God will punish all the disobedient in the Day of Judgment. In the parable of the judgment of the nations in Matthew 25:31-46, Jesus draws us a picture of the sheep on the right, signifying the obedient, and the goats on the left, signifying the disobedient. The second half of this judgment scene describes the disobedience of the goats. The question is asked why they are being condemned. His response is, "Then He will answer them, saying, 'Assuredly, I say to you, inasmuch as you did not do it to one of the least of these, you did not do it to Me.' And these will go away into everlasting punishment, but the righteous into eternal life" (Matthew 25:45-46). Peter states it this way: "The Lord knows how to deliver the godly out of temptations and to reserve the unjust under punishment for the day of judgment" (2 Peter 2:9).
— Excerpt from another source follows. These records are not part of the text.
==> src/rtl/adder_4bit.sv <==
// adder_4bit: registered enable-gated adder built from a full-adder carry chain, with selectable unsigned/signed overflow
module adder_4bit #(
  parameter int WIDTH = 4,
  parameter bit SIGNED_OVF = 1'b0
) (
  input  logic             Clk,
  input  logic             Reset,
  input  logic [WIDTH-1:0] A,
  input  logic [WIDTH-1:0] B,
  input  logic             En,
  output logic [WIDTH-1:0] Sum,
  output logic             Overflow
);
  logic [WIDTH:0] c;
  logic [WIDTH-1:0] s;
  logic ovf;
  assign c[0] = 1'b0;
  for (genvar i = 0; i < WIDTH; i++) begin : g_fa
    assign s[i]   = A[i] ^ B[i] ^ c[i];
    assign c[i+1] = (A[i] & B[i]) | (c[i] & (A[i] ^ B[i]));
  end
  assign ovf = SIGNED_OVF ? (c[WIDTH] ^ c[WIDTH-1]) : c[WIDTH];
  always_ff @(posedge Clk) begin
    if (Reset) begin
      Sum      <= '0;
      Overflow <= 1'b0;
    end else if (En) begin
      Sum      <= s;
      Overflow <= ovf;
    end
  end
endmodule

==> config.mk <==
export PLATFORM = sky130hd
export DESIGN_NAME = adder_4bit
export DESIGN_NICKNAME = d
export VERILOG_FILES = /design/src/rtl/adder_4bit.sv
export SDC_FILE = /design/constraint.sdc
export NUM_CORES = 1
export LEC_CHECK = 0
export CORE_AREA = 2 2 39 41
export DETAILED_ROUTE_END_ITERATION = 6
export DIE_AREA = 0 0 41 43
export SYNTH_ARGS = -nofsm -noshare
export SYNTH_HDL_FRONTEND = slang
export SYNTH_SLANG_ARGS = --single-unit
==> constraint.sdc <==
create_clock -name Clk -period 2.8 [get_ports Clk]
set_input_delay 0.42 -clock Clk [delete_from_list [all_inputs] [get_ports Clk]]
set_output_delay 0.42 -clock Clk [all_outputs]
set_load 0.005 [all_outputs]
---- Yosys cells after proc, flatten, opt, wreduce, memory -nomap -nowiden ----
Index checks and enable logic that the tools add are counted.
storage, ports and cells
  register bits after elaboration ......... 5
  bits of input ports ..................... 11
  output and inout bits ................... 5
  logic and storage cells ................. 19
cells by class
  bitwise gates (word level) .............. 17
operator list
  kind              count
  AND 1 bit         7
  XOR 1 bit         7
  bitwise OR 1 bit  3

---- Logic depth before layout (Yosys ltp) ----
  depth after elaboration ................. 7
  gate-level depth with buffers ........... 8
  mapped depth without buffers ............ 8

---- Worst setup path after synthesis ----
OpenSTA, ideal clock, no wires.
  kind .................................... in2reg
  start point ............................. input A[0]
  end point ............................... register Sum[3]
  setup time .............................. 0.079 ns
  arrival ................................. 1.853 ns
  setup slack ............................. 0.868 ns
  cell stages on the path ................. 8
  cell sequence ........................... ha_1 inv_1 fa_1 inv_1 fa_1 inv_1 fa_1 a211oi_2
between the ends
  cells in the longest elaborated chain, start to end .. 6
RTL lines
  item                    RTL line  source
  start: declaration      8         input logic [WIDTH-1:0] A,
  AND 1 bit (2 in a row)  20        assign c[i+1] = (A[i] & B[i]) | (c[i] & (A[i] ^ B[i]));
  bitwise OR 1 bit        20
  AND 1 bit               20
  bitwise OR 1 bit        20
  XOR 1 bit               19        assign s[i] = A[i] ^ B[i] ^ c[i];
  end signal: assignment  28        Sum <= s;
  end: declaration        11        output logic [WIDTH-1:0] Sum,
Every way passes these cells.
A chain may end at the register's enable or synchronous reset.

---- Final worst setup path ----
Same ends and word-level chain as after synthesis.
`src/rtl/delay_pkg.sv`:
```
// delay_pkg: shared helpers for the programmable delay line.
//   len_w   - width needed to hold a length in the range 0..max_len
//   ptr_sub - ring-buffer pointer subtraction, (wp - len) mod depth
package delay_pkg;

    function automatic int len_w(int max_len);
        return $clog2(max_len + 1);
    endfunction

    // len may equal depth, so a single wrap correction is always enough.
    function automatic int ptr_sub(int wp, int len, int depth);
        int d;
        d = wp - len;
        if (d < 0) d = d + depth;
        return d;
    endfunction

endpackage

```
`src/rtl/delay_prog_mem.sv`:
```
// delay_prog_mem: WIDTH x DEPTH register array, not reset.
// Ports:
//   clk   - clock
//   we    - write enable
//   waddr - write address
//   wdata - write data
//   raddr - asynchronous read address
//   rdata - asynchronous read data
module delay_prog_mem #(
    parameter int WIDTH = 8,
    parameter int DEPTH = 16,
    parameter int AW    = 4
) (
    input  logic             clk,
    input  logic             we,
    input  logic [AW-1:0]    waddr,
    input  logic [WIDTH-1:0] wdata,
    input  logic [AW-1:0]    raddr,
    output logic [WIDTH-1:0] rdata
);

    logic [WIDTH-1:0] mem [DEPTH];

    always_ff @(posedge clk) begin
        if (we) mem[waddr] <= wdata;
    end

    assign rdata = mem[raddr];

endmodule

```
`src/rtl/delay_prog.sv`:
```
// delay_prog: runtime-programmable delay line (0..MAX_LENGTH enabled cycles).
// Ports:
//   clk, rst   - clock, asynchronous active-high reset
//   ena        - clock enable for the sample stream
//   flush      - discard history (fill back to 0)
//   len_we     - load len_in as the new delay
//   len_in     - requested delay, clamped to MAX_LENGTH
//   in / out   - sample input / delayed sample (0 while not valid)
//   out_valid  - line holds len samples since last reset/flush/load
//   len        - delay in effect
//   len_err    - one-cycle pulse after a too-large len_in was written
module delay_prog
    import delay_pkg::*;
#(
    parameter int WIDTH          = 8,
    parameter int MAX_LENGTH     = 16,
    parameter int DEFAULT_LENGTH = 4,
    parameter int LEN_W          = len_w(MAX_LENGTH)
) (
    input  logic             clk,
    input  logic             rst,
    input  logic             ena,
    input  logic             flush,
    input  logic             len_we,
    input  logic [LEN_W-1:0] len_in,
    input  logic [WIDTH-1:0] in,
    output logic [WIDTH-1:0] out,
    output logic             out_valid,
    output logic [LEN_W-1:0] len,
    output logic             len_err
);

    localparam int PTR_W = (MAX_LENGTH > 1) ? $clog2(MAX_LENGTH) : 1;

    logic [PTR_W-1:0] wp;
    logic [PTR_W-1:0] rd_addr;
    logic [LEN_W-1:0] fill;
    logic [WIDTH-1:0] rd_data;
    logic             len_over;
    logic [LEN_W-1:0] len_clamped;

    assign len_over    = int'(len_in) > MAX_LENGTH;
    assign len_clamped = len_over ? LEN_W'(MAX_LENGTH) : len_in;

    always_ff @(posedge clk or posedge rst) begin
        if (rst) begin
            wp      <= '0;
            fill    <= '0;
            len     <= LEN_W'(DEFAULT_LENGTH);
            len_err <= 1'b0;
        end else begin
            len_err <= len_we && len_over;
            if (len_we) len <= len_clamped;

            if (ena) begin
                wp <= (wp == PTR_W'(MAX_LENGTH - 1)) ? '0 : wp + 1'b1;
            end

            // A sample written alongside flush/load does not count toward fill.
            if (len_we || flush) begin
                fill <= '0;
            end else if (ena && (fill < len)) begin
                fill <= fill + 1'b1;
            end
        end
    end

    assign rd_addr = PTR_W'(ptr_sub(int'(wp), int'(len), MAX_LENGTH));

    delay_prog_mem #(
        .WIDTH (WIDTH),
        .DEPTH (MAX_LENGTH),
        .AW    (PTR_W)
    ) u_mem (
        .clk   (clk),
        .we    (ena),
        .waddr (wp),
        .wdata (in),
        .raddr (rd_addr),
        .rdata (rd_data)
    );

    // len = 0 gives fill == len, so out_valid is 1 and the input bypasses the buffer.
    assign out_valid = (fill == len);
    assign out       = (len == '0) ? in : (out_valid ? rd_data : '0);

endmodule
```
`config.mk`:
```
export PLATFORM = sky130hd
export DESIGN_NAME = delay_prog
export DESIGN_NICKNAME = d
export VERILOG_FILES = /design/src/rtl/delay_pkg.sv /design/src/rtl/delay_prog_mem.sv /design/src/rtl/delay_prog.sv
export SDC_FILE = /design/constraint.sdc
export NUM_CORES = 1
export LEC_CHECK = 0
export BUFFER_PORTS_ARGS = -buffer_cell sky130_fd_sc_hd__buf_4
export CORE_MARGIN = 2
export CORE_UTILIZATION = 50
export CTS_CLUSTER_SIZE = 14
export DETAILED_ROUTE_END_ITERATION = 8
export PLACE_DENSITY = 0.72
export SLEW_MARGIN = 20
export SYNTH_ARGS = -nofsm -noshare
export SYNTH_HDL_FRONTEND = slang
export SYNTH_HIERARCHICAL = 1
export SYNTH_SLANG_ARGS = --single-unit
```
`constraint.sdc`:
```
create_clock -name clk -period 2.7 [get_ports clk]
set_clock_uncertainty 0.15 [all_clocks]
set_input_delay 0.54 -clock clk [delete_from_list [all_inputs] [get_ports clk]]
set_output_delay 0.54 -clock clk [all_outputs]
set_load 0.05 [all_outputs]
```
==> impl_results.html, run 1 <==
<table>
<tr><th>Metric</th><th>Value</th></tr>
<tr><th colspan="2">Logic synthesis</th></tr>
<tr><td>Number of flops mapped to enable cells by yosys</td><td>128</td></tr>
<tr><td>Mean Syn Cell Area</td><td>18.3 um2</td></tr>
<tr><td>Number of nets produced by synthesis</td><td>358</td></tr>
<tr><td>Cell taking the most area after synthesis</td><td>sky130_fd_sc_hd__edfxtp_1</td></tr>
<tr><td>Number of register bits inferred by synthesis</td><td>143</td></tr>
<tr><td>Synthesis Warnings</td><td>6</td></tr>
<tr><td>Top cells by area in the synthesized netlist</td><td>sky130_fd_sc_hd__edfxtp_1, sky130_fd_sc_hd__mux4_2, sky130_fd_sc_hd__mux4_1</td></tr>
<tr><td>Gate count of the mapped netlist</td><td>329</td></tr>
<tr><td>Post-synthesis instance area</td><td>0.00601 mm2</td></tr>
<tr><td>Most used DFF post-synth</td><td>sky130_fd_sc_hd__edfxtp_1</td></tr>
<tr><td>Count of cell types in the netlist</td><td>45</td></tr>
<tr><td>Portion of synthesized cell area occupied by the leading cell type</td><td>63.9%</td></tr>
<tr><td>Sequential element share of the synthesized area</td><td>70.2%</td></tr>
<tr><td>Share of async-settable or async-resettable flops after synthesis</td><td>10.5%</td></tr>
<tr><th colspan="2">Critical path</th></tr>
<tr><td>Slowest library cell on the worst path</td><td>sky130_fd_sc_hd__dfrtp_4</td></tr>
<tr><td>Crit path max-delay family</td><td>adder cells</td></tr>
<tr><td>Worst reg2reg startpoint</td><td>len[2]</td></tr>
<tr><td>Data arrival, critical path</td><td>2.82 ns</td></tr>
<tr><td>FF-to-FF setup slack</td><td>0.45 ns</td></tr>
<tr><td>Critical Path Sink Type</td><td>output port</td></tr>
<tr><td>Worst setup path endpoint</td><td>out[3]</td></tr>
<tr><td>CP Data Required Time</td><td>2.01 ns</td></tr>
<tr><td>Endpoint of the worst-slack reg-to-reg timing path</td><td>fill[3]</td></tr>
<tr><td>CP max FO</td><td>8</td></tr>
<tr><td>Worst-case reg-to-reg path depth</td><td>8</td></tr>
<tr><td>Levels on crit path</td><td>9</td></tr>
<tr><td>Critical path cell sequence</td><td>ha_4, fa_2, inv_4, clkbuf_16, mux4_1, a22oi_1, nand2_1, a22o_4, buf_6</td></tr>
<tr><td>Startpoint of the most critical setup path</td><td>len[0]</td></tr>
<tr><td>Stage delay of the slowest cell on the critical path</td><td>0.48 ns</td></tr>
<tr><td>Critical Setup Path Class</td><td>reg -&gt; out</td></tr>
<tr><td>Startpoint class of the critical path</td><td>register</td></tr>
<tr><td>Crit path buf inv count</td><td>3</td></tr>
<tr><th colspan="2">Global route</th></tr>
<tr><td>Busiest grt layer</td><td>met2</td></tr>
<tr><td>Via count of the first global-routing pass</td><td>3349</td></tr>
<tr><td>Met3 Use GR</td><td>4.84%</td></tr>
<tr><td>GRT met2 Usage</td><td>32.9%</td></tr>
<tr><td>Global-route wire length before repair</td><td>18300 um</td></tr>
<tr><td>Pin count of the biggest net entering global routing</td><td>20</td></tr>
<tr><td>Antenna violations before repair</td><td>0</td></tr>
<tr><td>Remaining global-route overflow</td><td>0</td></tr>
<tr><td>Met1 usage in global routing</td><td>25.0%</td></tr>
<tr><td>All-layer global routing usage</td><td>19.7%</td></tr>
<tr><th colspan="2">Drt</th></tr>
<tr><td>Aggregate routed wire length</td><td>12000 um</td></tr>
<tr><td>Total via count after detailed routing</td><td>3322</td></tr>
<tr><td>Via density per instance</td><td>5.84</td></tr>
<tr><td>Drt first-iter violations</td><td>233</td></tr>
<tr><td>First-pass DRT Iterations</td><td>4</td></tr>
<tr><td>Number of nets still failing antenna checks after routing</td><td>0</td></tr>
<tr><td>Drc violations</td><td>0</td></tr>
<tr><td>Routed wire length per instance</td><td>21.1 um</td></tr>
<tr><th colspan="2">STA</th></tr>
<tr><td>Sum of negative setup slack</td><td>-6.31 ns</td></tr>
<tr><td>Hold Violations, Final</td><td>0</td></tr>
<tr><td>Post-route setup slack</td><td>-0.807 ns</td></tr>
<tr><td>Maximum achievable frequency</td><td>0.285 GHz</td></tr>
<tr><td>Slew at the pin closest to its max-slew limit</td><td>0.612 ns</td></tr>
<tr><td>Total of endpoints with negative setup slack in the final report</td><td>8</td></tr>
<tr><td>Worst hold-check slack</td><td>0.0350 ns</td></tr>
<tr><td>Slew headroom</td><td>59.0%</td></tr>
<tr><td>Clock period minus final worst setup slack</td><td>3.51 ns</td></tr>
<tr><td>Number of pins exceeding their max-slew limit in the final report</td><td>0</td></tr>
<tr><td>Final cycle utilization of the critical path</td><td>130%</td></tr>
<tr><td>Setup repair after global routing missed its margin</td><td>yes</td></tr>
<tr><th colspan="2">CTS</th></tr>
<tr><td>Clock buffer depth</td><td>2</td></tr>
<tr><td>Number of hold buffers added after cts</td><td>0</td></tr>
<tr><td>Buffer cell driving the clock tree root</td><td>sky130_fd_sc_hd__clkbuf_16</td></tr>
<tr><td>Clock Sink Count</td><td>143</td></tr>
<tr><td>CTS tree</td><td>built</td></tr>
<tr><td>CTS clk-pin slew, worst paths</td><td>0.06 ns</td></tr>
<tr><td>Skew-Pair Late Insertion Delay</td><td>0.41 ns</td></tr>
<tr><td>Clock buffer count from CTS</td><td>17</td></tr>
<tr><td>CTS H-Tree Depth</td><td>4</td></tr>
<tr><th colspan="2">Die</th></tr>
<tr><td>Area enclosed by the die boundary</td><td>0.0129 mm2</td></tr>
<tr><td>Placeable core area</td><td>0.0119 mm2</td></tr>
<tr><td>Initial Util</td><td>50.7%</td></tr>
<tr><td>Number of cell rows</td><td>40</td></tr>
<tr><td>Horiz. Die Dim</td><td>114 um</td></tr>
<tr><td>Number of top-level design ports</td><td>33</td></tr>
<tr><td>Die extent in y</td><td>114 um</td></tr>
<tr><th colspan="2">Finish</th></tr>
<tr><td>Area Overhead vs Synth</td><td>24.3%</td></tr>
<tr><td>Nets@finish</td><td>438</td></tr>
<tr><td>FF/Latch Area</td><td>0.00423 mm2</td></tr>
<tr><td>Top library cells by usage in the layout, fill and taps aside</td><td>sky130_fd_sc_hd__edfxtp_1, sky130_fd_sc_hd__buf_4, sky130_fd_sc_hd__mux4_2, sky130_fd_sc_hd__nand2_1, sky130_fd_sc_hd__clkbuf_16</td></tr>
<tr><td>Layout cells sized above 1</td><td>40.0%</td></tr>
<tr><td>Most common library cell in the layout ignoring fill and taps</td><td>sky130_fd_sc_hd__edfxtp_1</td></tr>
<tr><td>Share of the core filled with cells in the final layout</td><td>63.0%</td></tr>
<tr><td># fillers</td><td>826</td></tr>
<tr><td>Area of combinational cells with multiple inputs</td><td>0.00180 mm2</td></tr>
<tr><td>Number of inserted diodes</td><td>0</td></tr>
<tr><th colspan="2">Power</th></tr>
<tr><td>Leakage Power</td><td>2.67 nW</td></tr>
<tr><td>VDD IR max</td><td>0.000444 V</td></tr>
<tr><td>Pwr per Cell Area</td><td>1010 mW/mm2</td></tr>
<tr><td>Final Total Pwr</td><td>0.00757 W</td></tr>
<tr><th colspan="2">Placement</th></tr>
<tr><td>Number of buffer cells added on primary ports</td><td>32</td></tr>
<tr><td>Post-place setup slack</td><td>-0.480 ns</td></tr>
<tr><td>Final RePlAce weighted congestion</td><td>0.776</td></tr>
<tr><td>Half-perimeter wire length after detailed placement</td><td>7840 um</td></tr>
<tr><th colspan="2">Status</th></tr>
<tr><td>Violations in the final reports</td><td>negative setup slack</td></tr>
<tr><td>Run status</td><td>finished, violations left</td></tr>
<tr><th colspan="2">Job</th></tr>
<tr><td>Total of max-cap violations</td><td>0</td></tr>
<tr><th colspan="2">Worst hold path</th></tr>
<tr><td>Classification of the worst-slack hold path</td><td>in -&gt; async</td></tr>
</table>
**src/rtl/alu_share_sched.sv**
```systemverilog
// alu_share_sched: time-shares one ALU between two requesters.
// A round-robin arbiter picks a requester in IDLE. The block then holds its
// operands on the ALU for ALU_LAT cycles and captures the result. The result
// is returned, tagged with the requester id, over one response handshake.
//
// Handshakes: a transfer happens on a rising clock edge where valid and ready
// are both high. valid must not wait for ready. On the request side, ready
// depends combinationally on both valids (arbitration) and on the registered
// state only. On the response side, rsp_valid comes straight from the state
// register, and rsp_ready never feeds any output combinationally.
module alu_share_sched #(
  parameter int DATA_W  = 4,
  parameter int RES_W   = 5,
  parameter int ALU_LAT = 1   // legal range 1..7
) (
  input  logic              clock,
  input  logic              resetb,
  input  logic              req0_valid,
  output logic              req0_ready,
  input  logic [DATA_W-1:0] req0_a,
  input  logic [DATA_W-1:0] req0_b,
  input  logic [1:0]        req0_sel,
  input  logic              req1_valid,
  output logic              req1_ready,
  input  logic [DATA_W-1:0] req1_a,
  input  logic [DATA_W-1:0] req1_b,
  input  logic [1:0]        req1_sel,
  output logic [DATA_W-1:0] alu_a,
  output logic [DATA_W-1:0] alu_b,
  output logic [1:0]        alu_sel,
  input  logic [RES_W-1:0]  alu_y,
  output logic              rsp_valid,
  input  logic              rsp_ready,
  output logic              rsp_id,
  output logic [RES_W-1:0]  rsp_y,
  output logic              busy,
  output logic [1:0]        state_dbg
);

  typedef enum logic [1:0] {
    IDLE = 2'd0,
    EXEC = 2'd1,
    RESP = 2'd2
  } state_t;

  // A 3-bit counter covers the largest load value, ALU_LAT-1 = 6.
  localparam int CNT_W = 3;
  localparam logic [CNT_W-1:0] CNT_LOAD = CNT_W'(ALU_LAT - 1);

  state_t           state;
  logic             last;     // requester served most recently
  logic [CNT_W-1:0] cnt;
  logic             grant0;
  logic             grant1;
  logic             accept;

  // Round-robin arbitration: a lone valid wins; on a tie the requester not served last wins.
  always_comb begin
    grant0 = 1'b0;
    grant1 = 1'b0;
    if (req0_valid && req1_valid) begin
      grant0 = last;
      grant1 = !last;
    end else begin
      grant0 = req0_valid;
      grant1 = req1_valid;
    end
  end

  assign req0_ready = (state == IDLE) && grant0;
  assign req1_ready = (state == IDLE) && grant1;
  assign accept     = req0_ready || req1_ready;

  // These are decoded from the state register only, so no input reaches them.
  assign rsp_valid = (state == RESP);
  assign busy      = (state != IDLE);
  assign state_dbg = state;

  // Main FSM: accept and issue the operands, wait ALU_LAT cycles, capture, then respond.
  always_ff @(posedge clock or negedge resetb) begin
    if (!resetb) begin
      state   <= IDLE;
      last    <= 1'b1;
      cnt     <= '0;
      alu_a   <= '0;
      alu_b   <= '0;
      alu_sel <= '0;
      rsp_id  <= 1'b0;
      rsp_y   <= '0;
    end else begin
      case (state)
        IDLE: begin
          if (accept) begin
            if (grant1) begin
              alu_a   <= req1_a;
              alu_b   <= req1_b;
              alu_sel <= req1_sel;
            end else begin
              alu_a   <= req0_a;
              alu_b   <= req0_b;
              alu_sel <= req0_sel;
            end
            rsp_id <= grant1;
            last   <= grant1;
            cnt    <= CNT_LOAD;
            state  <= EXEC;
          end
        end
        EXEC: begin
          if (cnt == '0) begin
            rsp_y <= alu_y;
            state <= RESP;
          end else begin
            cnt <= cnt - 1'b1;
          end
        end
        RESP: begin
          if (rsp_ready) begin
            state <= IDLE;
          end
        end
        default: state <= IDLE;
      endcase
    end
  end

endmodule

```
God disciplines those of us whom he loves "in the here and now." The writer of the Book of Hebrews says, "My son, do not despise the discipline of the Lord, nor be discouraged when you are rebuked by Him; for whom the Lord loves He chastens, and scourges every son whom He receives" (Hebrews 12:5-6).
The discipline of God is evident in 2 Samuel 24 when David directs Joab to go and number the children of Israel. Joab tried to tell David this was totally unnecessary and not a good idea at all. However, David's word prevailed, so Joab and the captains of the army went out to count the people of Israel. It took them 9 months and 20 days to accomplish this useless task!
After Joab had given David the sum of the number of the people, David's heart condemns him, and he told the Lord he had sinned greatly. The next day Gad the prophet came to David and stated the Lord had said, "Go and tell David, 'Thus says the Lord: I offer you three things; choose one of them for yourself, that I may do it to you" (2 Samuel 24:12). David's choices were:
Three years of famine,
Three months of fleeing from his enemies, or
Three days of plague.
David chose the three days of plague. After he has made his choice and God's discipline begins to be rendered, David pleaded with God to let his sin be upon him and his father's house. He then made a sacrifice to God, prayed for the land and the plague was withdrawn from Israel.
God's discipline regulates Christian behavior. Discipline causes us to impose the will of God on our lives. Paul wrote to the church in Corinth, "But I discipline my body and bring it into subjection, lest, when I have preached to others, I myself should become disqualified" (2 Corinthians 9:27).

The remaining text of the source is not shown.